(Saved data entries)

- Opening Delimiter -

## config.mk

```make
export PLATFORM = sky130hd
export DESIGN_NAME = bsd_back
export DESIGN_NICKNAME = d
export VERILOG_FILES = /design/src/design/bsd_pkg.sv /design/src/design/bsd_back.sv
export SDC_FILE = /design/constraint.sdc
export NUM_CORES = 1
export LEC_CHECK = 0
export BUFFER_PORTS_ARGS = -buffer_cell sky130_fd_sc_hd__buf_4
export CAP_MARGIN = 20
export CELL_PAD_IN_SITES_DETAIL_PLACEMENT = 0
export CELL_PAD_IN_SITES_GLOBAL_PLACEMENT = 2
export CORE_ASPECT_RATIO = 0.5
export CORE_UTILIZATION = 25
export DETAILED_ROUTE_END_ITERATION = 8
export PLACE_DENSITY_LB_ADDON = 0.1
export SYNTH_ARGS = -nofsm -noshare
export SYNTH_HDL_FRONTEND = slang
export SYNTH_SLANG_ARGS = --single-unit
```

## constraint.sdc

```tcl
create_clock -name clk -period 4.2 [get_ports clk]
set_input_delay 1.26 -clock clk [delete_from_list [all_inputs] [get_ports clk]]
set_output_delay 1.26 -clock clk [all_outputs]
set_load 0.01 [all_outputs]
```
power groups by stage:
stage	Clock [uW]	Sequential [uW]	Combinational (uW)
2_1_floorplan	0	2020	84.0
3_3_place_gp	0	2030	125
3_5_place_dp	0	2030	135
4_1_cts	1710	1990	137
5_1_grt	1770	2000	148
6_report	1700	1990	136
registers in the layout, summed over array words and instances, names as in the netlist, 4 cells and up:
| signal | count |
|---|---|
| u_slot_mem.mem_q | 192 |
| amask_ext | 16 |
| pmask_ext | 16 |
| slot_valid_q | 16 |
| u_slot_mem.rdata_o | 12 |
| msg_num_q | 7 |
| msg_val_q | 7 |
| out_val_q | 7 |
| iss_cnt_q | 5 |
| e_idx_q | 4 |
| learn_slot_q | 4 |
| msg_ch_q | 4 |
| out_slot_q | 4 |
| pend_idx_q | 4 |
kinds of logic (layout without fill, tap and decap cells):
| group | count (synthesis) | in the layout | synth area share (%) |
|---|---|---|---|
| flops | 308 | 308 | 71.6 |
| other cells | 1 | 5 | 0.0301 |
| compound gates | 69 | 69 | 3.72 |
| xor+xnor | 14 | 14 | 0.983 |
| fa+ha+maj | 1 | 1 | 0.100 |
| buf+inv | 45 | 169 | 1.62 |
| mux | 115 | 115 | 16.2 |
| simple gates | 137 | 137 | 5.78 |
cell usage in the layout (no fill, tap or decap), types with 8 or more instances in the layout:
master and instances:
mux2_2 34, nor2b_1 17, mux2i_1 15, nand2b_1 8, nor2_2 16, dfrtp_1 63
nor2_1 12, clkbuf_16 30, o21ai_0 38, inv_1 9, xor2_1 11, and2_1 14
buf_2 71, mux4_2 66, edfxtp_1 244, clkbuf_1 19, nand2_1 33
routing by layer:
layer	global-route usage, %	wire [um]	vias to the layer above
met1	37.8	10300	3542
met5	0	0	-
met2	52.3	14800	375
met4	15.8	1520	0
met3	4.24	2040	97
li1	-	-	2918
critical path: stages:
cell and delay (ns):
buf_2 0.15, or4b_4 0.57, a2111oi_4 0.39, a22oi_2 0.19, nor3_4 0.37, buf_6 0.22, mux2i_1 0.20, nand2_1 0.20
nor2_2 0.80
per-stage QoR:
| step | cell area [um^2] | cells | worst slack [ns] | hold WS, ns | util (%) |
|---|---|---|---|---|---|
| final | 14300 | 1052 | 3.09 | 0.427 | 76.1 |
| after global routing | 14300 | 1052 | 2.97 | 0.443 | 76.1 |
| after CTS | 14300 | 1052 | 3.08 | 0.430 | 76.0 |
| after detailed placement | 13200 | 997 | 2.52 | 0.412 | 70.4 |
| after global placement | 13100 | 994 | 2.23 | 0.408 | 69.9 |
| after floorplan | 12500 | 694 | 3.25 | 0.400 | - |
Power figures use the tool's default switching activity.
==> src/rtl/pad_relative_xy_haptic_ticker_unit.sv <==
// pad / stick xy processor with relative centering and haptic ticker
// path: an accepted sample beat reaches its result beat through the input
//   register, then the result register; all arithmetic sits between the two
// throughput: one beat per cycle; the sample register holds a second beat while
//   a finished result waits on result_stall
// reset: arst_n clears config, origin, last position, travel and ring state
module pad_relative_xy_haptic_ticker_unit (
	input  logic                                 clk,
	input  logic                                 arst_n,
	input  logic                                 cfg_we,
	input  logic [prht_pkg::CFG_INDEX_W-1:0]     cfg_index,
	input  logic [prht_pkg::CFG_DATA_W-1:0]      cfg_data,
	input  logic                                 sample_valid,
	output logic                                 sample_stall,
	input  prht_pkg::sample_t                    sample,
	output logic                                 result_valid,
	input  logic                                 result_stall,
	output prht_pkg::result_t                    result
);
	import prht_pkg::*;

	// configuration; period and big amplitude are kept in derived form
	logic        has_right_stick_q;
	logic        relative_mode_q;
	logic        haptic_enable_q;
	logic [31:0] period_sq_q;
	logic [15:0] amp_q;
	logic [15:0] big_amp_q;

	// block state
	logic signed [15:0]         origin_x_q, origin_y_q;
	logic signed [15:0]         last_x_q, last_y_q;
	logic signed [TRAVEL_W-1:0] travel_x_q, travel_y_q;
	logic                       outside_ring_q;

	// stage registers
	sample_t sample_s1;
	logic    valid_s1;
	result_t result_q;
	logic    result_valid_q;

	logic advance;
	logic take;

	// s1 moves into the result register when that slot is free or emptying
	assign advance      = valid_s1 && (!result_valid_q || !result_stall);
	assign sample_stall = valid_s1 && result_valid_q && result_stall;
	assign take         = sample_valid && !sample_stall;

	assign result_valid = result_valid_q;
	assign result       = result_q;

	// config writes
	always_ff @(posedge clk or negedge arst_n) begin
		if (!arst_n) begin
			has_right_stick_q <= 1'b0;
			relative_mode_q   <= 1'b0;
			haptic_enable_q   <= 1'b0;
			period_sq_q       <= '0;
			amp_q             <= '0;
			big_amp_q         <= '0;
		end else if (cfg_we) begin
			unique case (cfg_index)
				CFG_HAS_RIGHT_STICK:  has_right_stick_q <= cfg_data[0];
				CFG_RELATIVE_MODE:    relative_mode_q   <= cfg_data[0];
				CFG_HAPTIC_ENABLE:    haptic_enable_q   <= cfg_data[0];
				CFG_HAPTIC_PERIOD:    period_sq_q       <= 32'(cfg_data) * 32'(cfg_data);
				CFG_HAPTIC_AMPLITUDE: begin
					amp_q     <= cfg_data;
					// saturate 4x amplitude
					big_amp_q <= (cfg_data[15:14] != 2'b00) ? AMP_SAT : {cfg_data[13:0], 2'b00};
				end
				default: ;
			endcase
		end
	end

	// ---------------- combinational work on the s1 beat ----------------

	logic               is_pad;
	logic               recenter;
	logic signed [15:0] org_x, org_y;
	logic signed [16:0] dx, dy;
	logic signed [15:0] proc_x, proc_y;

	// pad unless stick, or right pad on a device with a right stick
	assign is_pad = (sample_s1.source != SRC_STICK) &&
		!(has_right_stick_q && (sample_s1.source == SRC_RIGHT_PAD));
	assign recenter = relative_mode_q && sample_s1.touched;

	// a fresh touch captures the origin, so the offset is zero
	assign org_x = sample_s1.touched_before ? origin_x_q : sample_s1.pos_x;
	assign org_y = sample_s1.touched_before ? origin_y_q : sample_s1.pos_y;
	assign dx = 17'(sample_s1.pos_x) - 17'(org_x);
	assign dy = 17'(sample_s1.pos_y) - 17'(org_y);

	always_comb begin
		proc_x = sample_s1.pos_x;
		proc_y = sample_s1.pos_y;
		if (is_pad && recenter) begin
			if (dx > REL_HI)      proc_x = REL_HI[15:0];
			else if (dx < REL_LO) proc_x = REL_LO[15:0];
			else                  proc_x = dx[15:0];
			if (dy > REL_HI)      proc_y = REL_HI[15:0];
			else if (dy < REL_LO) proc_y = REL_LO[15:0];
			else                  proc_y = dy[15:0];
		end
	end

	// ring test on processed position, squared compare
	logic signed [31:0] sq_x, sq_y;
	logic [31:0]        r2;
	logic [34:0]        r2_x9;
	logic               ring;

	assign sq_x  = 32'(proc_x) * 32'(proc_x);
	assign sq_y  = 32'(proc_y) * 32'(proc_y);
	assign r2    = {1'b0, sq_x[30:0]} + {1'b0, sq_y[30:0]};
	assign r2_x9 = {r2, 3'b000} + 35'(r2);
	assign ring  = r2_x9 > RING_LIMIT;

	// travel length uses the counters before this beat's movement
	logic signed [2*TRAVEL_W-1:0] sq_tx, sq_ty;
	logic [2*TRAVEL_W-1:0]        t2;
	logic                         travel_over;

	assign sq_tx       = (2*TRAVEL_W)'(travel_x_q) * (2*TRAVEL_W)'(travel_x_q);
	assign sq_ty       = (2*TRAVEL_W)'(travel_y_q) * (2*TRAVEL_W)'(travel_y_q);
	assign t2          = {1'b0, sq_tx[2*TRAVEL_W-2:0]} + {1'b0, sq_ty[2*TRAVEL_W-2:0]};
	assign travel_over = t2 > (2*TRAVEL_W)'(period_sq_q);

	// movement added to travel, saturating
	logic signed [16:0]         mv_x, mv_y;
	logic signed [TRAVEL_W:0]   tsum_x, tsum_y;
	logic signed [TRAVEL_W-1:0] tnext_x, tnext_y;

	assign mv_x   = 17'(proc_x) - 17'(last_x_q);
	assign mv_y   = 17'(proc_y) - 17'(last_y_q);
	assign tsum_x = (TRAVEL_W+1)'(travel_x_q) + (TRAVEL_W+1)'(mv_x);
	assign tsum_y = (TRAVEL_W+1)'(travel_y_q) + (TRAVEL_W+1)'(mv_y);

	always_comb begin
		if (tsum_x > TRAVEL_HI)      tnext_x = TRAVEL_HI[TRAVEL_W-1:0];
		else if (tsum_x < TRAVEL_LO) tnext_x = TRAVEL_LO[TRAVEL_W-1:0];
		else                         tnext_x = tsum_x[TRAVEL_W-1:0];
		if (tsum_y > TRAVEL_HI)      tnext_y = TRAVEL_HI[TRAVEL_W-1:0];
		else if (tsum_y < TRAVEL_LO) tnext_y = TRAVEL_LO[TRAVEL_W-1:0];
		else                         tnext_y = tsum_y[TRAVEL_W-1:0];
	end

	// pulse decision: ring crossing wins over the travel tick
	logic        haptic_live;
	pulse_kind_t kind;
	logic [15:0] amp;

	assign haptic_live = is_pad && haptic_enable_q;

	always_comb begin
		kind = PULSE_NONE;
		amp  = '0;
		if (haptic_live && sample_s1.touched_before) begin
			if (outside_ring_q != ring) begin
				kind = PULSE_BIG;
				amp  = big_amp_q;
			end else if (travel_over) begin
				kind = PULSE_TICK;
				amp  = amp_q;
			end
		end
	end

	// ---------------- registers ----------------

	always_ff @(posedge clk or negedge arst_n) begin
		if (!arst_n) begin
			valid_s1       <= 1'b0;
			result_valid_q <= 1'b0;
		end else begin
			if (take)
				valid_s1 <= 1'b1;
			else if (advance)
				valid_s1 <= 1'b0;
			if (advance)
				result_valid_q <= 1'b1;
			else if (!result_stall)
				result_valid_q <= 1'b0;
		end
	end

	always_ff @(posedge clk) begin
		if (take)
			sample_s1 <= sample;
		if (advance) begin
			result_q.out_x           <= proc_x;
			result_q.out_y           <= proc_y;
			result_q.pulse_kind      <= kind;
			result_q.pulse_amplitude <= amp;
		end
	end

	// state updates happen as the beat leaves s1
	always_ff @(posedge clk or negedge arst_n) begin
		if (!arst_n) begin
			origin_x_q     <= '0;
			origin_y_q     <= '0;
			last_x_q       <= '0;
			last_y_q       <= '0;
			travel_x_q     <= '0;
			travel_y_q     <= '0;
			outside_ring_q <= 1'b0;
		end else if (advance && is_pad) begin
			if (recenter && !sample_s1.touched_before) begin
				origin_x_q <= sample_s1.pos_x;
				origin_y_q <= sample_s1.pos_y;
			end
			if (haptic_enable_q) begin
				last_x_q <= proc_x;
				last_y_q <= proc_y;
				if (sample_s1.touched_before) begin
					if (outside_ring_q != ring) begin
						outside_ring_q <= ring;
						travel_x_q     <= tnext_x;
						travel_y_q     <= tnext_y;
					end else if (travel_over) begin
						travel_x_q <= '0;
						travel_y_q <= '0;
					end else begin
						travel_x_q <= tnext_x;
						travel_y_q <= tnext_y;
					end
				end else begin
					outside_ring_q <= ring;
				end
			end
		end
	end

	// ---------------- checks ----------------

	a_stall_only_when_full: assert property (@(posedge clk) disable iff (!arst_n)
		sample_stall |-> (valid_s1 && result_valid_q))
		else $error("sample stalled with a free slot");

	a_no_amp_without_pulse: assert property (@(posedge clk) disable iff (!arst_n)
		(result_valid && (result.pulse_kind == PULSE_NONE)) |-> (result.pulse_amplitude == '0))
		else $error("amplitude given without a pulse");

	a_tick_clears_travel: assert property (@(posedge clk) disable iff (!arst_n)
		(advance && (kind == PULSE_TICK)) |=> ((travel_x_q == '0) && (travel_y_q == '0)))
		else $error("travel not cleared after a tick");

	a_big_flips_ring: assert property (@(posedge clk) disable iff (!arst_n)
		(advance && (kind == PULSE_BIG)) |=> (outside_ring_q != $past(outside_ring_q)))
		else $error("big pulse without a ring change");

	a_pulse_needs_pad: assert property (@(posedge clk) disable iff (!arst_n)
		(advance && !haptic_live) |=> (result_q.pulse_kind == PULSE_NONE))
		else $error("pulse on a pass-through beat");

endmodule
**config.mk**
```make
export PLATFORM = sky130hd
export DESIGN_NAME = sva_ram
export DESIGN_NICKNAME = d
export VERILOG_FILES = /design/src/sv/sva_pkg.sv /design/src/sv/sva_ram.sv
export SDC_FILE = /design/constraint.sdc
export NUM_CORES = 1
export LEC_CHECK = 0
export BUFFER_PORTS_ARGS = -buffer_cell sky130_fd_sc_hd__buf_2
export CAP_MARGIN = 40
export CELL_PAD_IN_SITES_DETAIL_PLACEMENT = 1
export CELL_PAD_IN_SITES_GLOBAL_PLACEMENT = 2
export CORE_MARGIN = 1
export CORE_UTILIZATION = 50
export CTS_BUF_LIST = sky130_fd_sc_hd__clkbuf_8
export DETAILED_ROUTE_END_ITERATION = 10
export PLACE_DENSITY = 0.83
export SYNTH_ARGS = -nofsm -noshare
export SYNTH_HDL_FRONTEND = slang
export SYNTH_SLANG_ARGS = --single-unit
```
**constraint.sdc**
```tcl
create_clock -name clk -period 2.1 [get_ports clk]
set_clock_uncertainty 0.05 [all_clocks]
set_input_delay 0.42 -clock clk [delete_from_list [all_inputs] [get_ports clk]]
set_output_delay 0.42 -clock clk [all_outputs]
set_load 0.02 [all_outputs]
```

- Closing Delimiter -

Retype only the stretch of lines above starting at the one with "buf_2 0.15, or4b_4" and stopping at the one with "3.25 | 0.400 | - |", exactly as written, with both kept.

buf_2 0.15, or4b_4 0.57, a2111oi_4 0.39, a22oi_2 0.19, nor3_4 0.37, buf_6 0.22, mux2i_1 0.20, nand2_1 0.20
nor2_2 0.80
per-stage QoR:
| step | cell area [um^2] | cells | worst slack [ns] | hold WS, ns | util (%) |
|---|---|---|---|---|---|
| final | 14300 | 1052 | 3.09 | 0.427 | 76.1 |
| after global routing | 14300 | 1052 | 2.97 | 0.443 | 76.1 |
| after CTS | 14300 | 1052 | 3.08 | 0.430 | 76.0 |
| after detailed placement | 13200 | 997 | 2.52 | 0.412 | 70.4 |
| after global placement | 13100 | 994 | 2.23 | 0.408 | 69.9 |
| after floorplan | 12500 | 694 | 3.25 | 0.400 | - |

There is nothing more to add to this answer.